WASHINGTON (CBSNewYork/AP) -- The National Transportation Safety Board has lamed a fatigued Walmart truck driver for the crash last year on the New Jersey Turnpike that severely injured comedian Tracy Morgan and killed another comedian.

As CBS2's Ilana Gold reported, the Walmart truck slammed into a vehicle in Cranbury on June 17, 2014.

The vehicle was carrying Tracy Morgan and several friends, and the crash left the comedian with severe brain trauma and broken bones and killed his fellow comedian James "Jimmy Mack" McNair of Peekskill.

A year later, Morgan talked about the traumatic accident. "He was a good man, and it just hurts me to see that he's gone," Morgan said.

NTSB investigators met on Tuesday and spoke off camera, saying the crash could have been prevented and pointing the finger at Walmart driver Kevin Roper, of Jonesboro, Georgia.


"He only had four hours of sleep opportunity in the 33 hours prior, and had been awake in excess of 28 hours at the time of the crash," NTSB Senior Accident Investigator Dennis Collins told reporters, including 1010 WINS' Rebecca Granet and WCBS 880's Ginny Kosola.

NTSB Managing Director Tom Zoeller said the length of time that Roper was awake "resulted in his delayed to slowing and stopped traffic in an active work zone."

Investigators said Roper refused to be interviewed, so he they examined his work and phone records.

The investigators said they learned that Roper missed a night's sleep, and was off the clock when he chose to drive from Georgia to Delaware to start his Walmart truck route.

He then immediately got behind the wheel of the company truck, and the deadly crash happened on his route hours later.

"This crash demonstrates the consequences of even one poor decision regarding fatigue," Collins said.

The NTSB provided a simulation of the crash where speed was also a factor as a result of fatigue. They said Roper was going 65 mph, when the speed limit had been reduced to 45 because of construction.

NTSB Says Truck Driver Fatigue To Blame In Fatal Tracy Morgan Crash

They also have said the truck was traveling at a rate of speed of 47 to 53 mph when it hit the limousine carrying Morgan and his friends, starting a chain reaction crash that affected 21 people in six vehicles.

Now, investigators have made it mandatory to adopt a fatigue safety program.

"Walmart submitted a plan where they're going to improve driver training," said NTSB investigator Mike Fox.

NTSB Says Truck Driver Fatigue To Blame In Fatal Tracy Morgan Crash

Since the crash, Walmart has put in daily calls to drivers to make sure they are not a risk on the road.
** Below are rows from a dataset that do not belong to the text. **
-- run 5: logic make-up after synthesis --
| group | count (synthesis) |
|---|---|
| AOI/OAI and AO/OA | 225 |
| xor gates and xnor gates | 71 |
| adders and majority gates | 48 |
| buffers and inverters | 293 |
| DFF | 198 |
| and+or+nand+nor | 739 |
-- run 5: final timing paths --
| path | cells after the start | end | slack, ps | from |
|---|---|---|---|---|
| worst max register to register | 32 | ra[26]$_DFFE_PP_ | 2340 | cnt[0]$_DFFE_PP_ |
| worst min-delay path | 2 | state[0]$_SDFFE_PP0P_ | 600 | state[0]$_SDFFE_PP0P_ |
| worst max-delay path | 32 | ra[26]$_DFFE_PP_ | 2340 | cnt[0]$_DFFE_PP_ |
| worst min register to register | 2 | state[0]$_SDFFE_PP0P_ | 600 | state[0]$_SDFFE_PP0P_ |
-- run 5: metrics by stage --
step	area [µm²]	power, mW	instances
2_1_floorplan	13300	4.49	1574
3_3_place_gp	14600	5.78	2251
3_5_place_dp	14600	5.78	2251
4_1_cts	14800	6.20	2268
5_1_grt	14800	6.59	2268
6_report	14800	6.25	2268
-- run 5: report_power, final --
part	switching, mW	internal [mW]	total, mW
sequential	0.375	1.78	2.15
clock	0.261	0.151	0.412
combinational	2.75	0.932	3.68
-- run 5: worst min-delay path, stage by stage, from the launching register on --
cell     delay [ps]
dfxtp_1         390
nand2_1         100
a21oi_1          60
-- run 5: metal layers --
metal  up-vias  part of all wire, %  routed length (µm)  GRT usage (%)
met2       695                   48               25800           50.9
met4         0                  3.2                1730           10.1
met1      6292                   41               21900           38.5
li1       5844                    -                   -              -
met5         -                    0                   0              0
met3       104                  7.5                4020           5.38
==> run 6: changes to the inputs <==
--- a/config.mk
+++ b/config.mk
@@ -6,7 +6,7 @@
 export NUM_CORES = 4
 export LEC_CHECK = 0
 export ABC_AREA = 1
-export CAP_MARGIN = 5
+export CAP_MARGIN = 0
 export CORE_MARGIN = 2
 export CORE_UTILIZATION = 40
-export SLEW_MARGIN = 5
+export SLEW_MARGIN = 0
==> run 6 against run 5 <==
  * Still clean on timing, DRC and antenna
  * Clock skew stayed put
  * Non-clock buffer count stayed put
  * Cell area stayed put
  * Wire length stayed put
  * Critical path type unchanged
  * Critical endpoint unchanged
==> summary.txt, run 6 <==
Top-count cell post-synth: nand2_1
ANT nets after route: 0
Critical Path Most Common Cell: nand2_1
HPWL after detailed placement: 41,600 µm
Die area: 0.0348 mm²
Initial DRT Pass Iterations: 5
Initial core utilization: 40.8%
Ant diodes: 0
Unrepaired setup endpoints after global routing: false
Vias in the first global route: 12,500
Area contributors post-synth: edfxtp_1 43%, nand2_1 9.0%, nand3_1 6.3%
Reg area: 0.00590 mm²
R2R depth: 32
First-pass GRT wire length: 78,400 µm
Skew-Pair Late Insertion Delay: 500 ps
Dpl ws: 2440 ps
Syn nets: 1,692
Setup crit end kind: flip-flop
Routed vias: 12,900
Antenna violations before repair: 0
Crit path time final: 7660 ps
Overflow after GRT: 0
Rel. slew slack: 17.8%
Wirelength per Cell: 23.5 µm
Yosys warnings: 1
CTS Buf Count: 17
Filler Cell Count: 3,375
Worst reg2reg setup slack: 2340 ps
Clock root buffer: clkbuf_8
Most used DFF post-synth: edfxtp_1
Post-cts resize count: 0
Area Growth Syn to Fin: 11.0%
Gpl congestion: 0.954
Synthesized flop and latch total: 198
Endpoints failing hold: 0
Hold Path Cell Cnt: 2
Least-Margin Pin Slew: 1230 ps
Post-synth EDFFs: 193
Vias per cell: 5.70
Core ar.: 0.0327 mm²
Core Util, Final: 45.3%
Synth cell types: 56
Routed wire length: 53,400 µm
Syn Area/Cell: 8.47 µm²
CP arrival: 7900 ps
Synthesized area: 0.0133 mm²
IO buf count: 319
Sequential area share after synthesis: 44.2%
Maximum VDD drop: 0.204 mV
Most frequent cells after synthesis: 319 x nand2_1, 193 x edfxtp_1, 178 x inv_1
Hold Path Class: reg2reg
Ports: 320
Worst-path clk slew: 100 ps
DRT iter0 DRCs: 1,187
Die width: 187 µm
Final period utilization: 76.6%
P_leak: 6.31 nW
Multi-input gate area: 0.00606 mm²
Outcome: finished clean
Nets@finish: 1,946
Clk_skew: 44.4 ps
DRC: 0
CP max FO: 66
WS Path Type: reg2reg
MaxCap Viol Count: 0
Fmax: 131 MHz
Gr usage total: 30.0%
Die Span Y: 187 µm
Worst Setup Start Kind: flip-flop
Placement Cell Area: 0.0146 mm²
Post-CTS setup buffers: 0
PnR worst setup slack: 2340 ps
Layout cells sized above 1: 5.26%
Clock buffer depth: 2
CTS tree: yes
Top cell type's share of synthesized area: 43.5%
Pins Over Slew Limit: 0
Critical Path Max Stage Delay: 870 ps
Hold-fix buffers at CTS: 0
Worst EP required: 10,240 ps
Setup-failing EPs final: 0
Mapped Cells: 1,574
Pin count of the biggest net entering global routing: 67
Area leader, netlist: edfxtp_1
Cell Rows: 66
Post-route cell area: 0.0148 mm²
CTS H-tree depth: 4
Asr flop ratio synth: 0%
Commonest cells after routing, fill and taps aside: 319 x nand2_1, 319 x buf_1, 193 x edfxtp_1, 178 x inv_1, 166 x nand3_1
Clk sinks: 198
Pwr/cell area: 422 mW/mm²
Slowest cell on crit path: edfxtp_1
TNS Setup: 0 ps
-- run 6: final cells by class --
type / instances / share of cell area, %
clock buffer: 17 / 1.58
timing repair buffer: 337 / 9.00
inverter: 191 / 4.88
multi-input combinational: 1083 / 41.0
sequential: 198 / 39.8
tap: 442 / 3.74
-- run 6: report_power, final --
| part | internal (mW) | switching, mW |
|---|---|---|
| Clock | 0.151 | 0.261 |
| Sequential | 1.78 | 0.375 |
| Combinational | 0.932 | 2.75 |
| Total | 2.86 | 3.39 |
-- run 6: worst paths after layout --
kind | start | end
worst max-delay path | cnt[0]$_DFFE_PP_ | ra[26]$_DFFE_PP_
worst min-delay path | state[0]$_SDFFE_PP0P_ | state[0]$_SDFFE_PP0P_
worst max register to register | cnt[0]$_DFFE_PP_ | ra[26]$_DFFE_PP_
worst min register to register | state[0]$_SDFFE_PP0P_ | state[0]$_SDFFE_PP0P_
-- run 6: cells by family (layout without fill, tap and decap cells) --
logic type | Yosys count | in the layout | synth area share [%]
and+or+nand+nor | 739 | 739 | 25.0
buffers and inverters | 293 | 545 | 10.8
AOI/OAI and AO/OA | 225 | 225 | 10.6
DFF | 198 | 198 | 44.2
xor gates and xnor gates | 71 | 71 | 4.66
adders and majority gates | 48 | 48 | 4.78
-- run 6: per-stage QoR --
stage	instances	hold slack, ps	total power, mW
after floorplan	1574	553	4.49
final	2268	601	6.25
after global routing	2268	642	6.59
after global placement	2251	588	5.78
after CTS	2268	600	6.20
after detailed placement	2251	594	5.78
However, the board also said the failure of Morgan and other passengers riding in a limousine-van to wear seatbelts and adjusted headrests contributed to the severity of injuries when the limo was struck by the truck.

Investigators also said the limousine-van had been customized, and that a sheet of plywood that had been installed to separate the cab from passengers blocked occupants from escaping the vehicle after the crash.

They were also critical of the emergency response to the crash.

Morgan suffered head trauma, a broken leg and broken ribs, and was in a coma for two weeks.

Three other passengers in the limo suffered serious injuries. Morgan, a former "Saturday Night Live'' and "30 Rock'' star, and the others were returning from a show in Dover, Delaware.

Tracy Morgan Crash
Actor and comedian Tracy Morgan was in critical condition after a crash on the New Jersey Turnpike. (Credit: CBS 2)

Roper was charged with death by auto and four counts of assault by auto in state court in New Jersey.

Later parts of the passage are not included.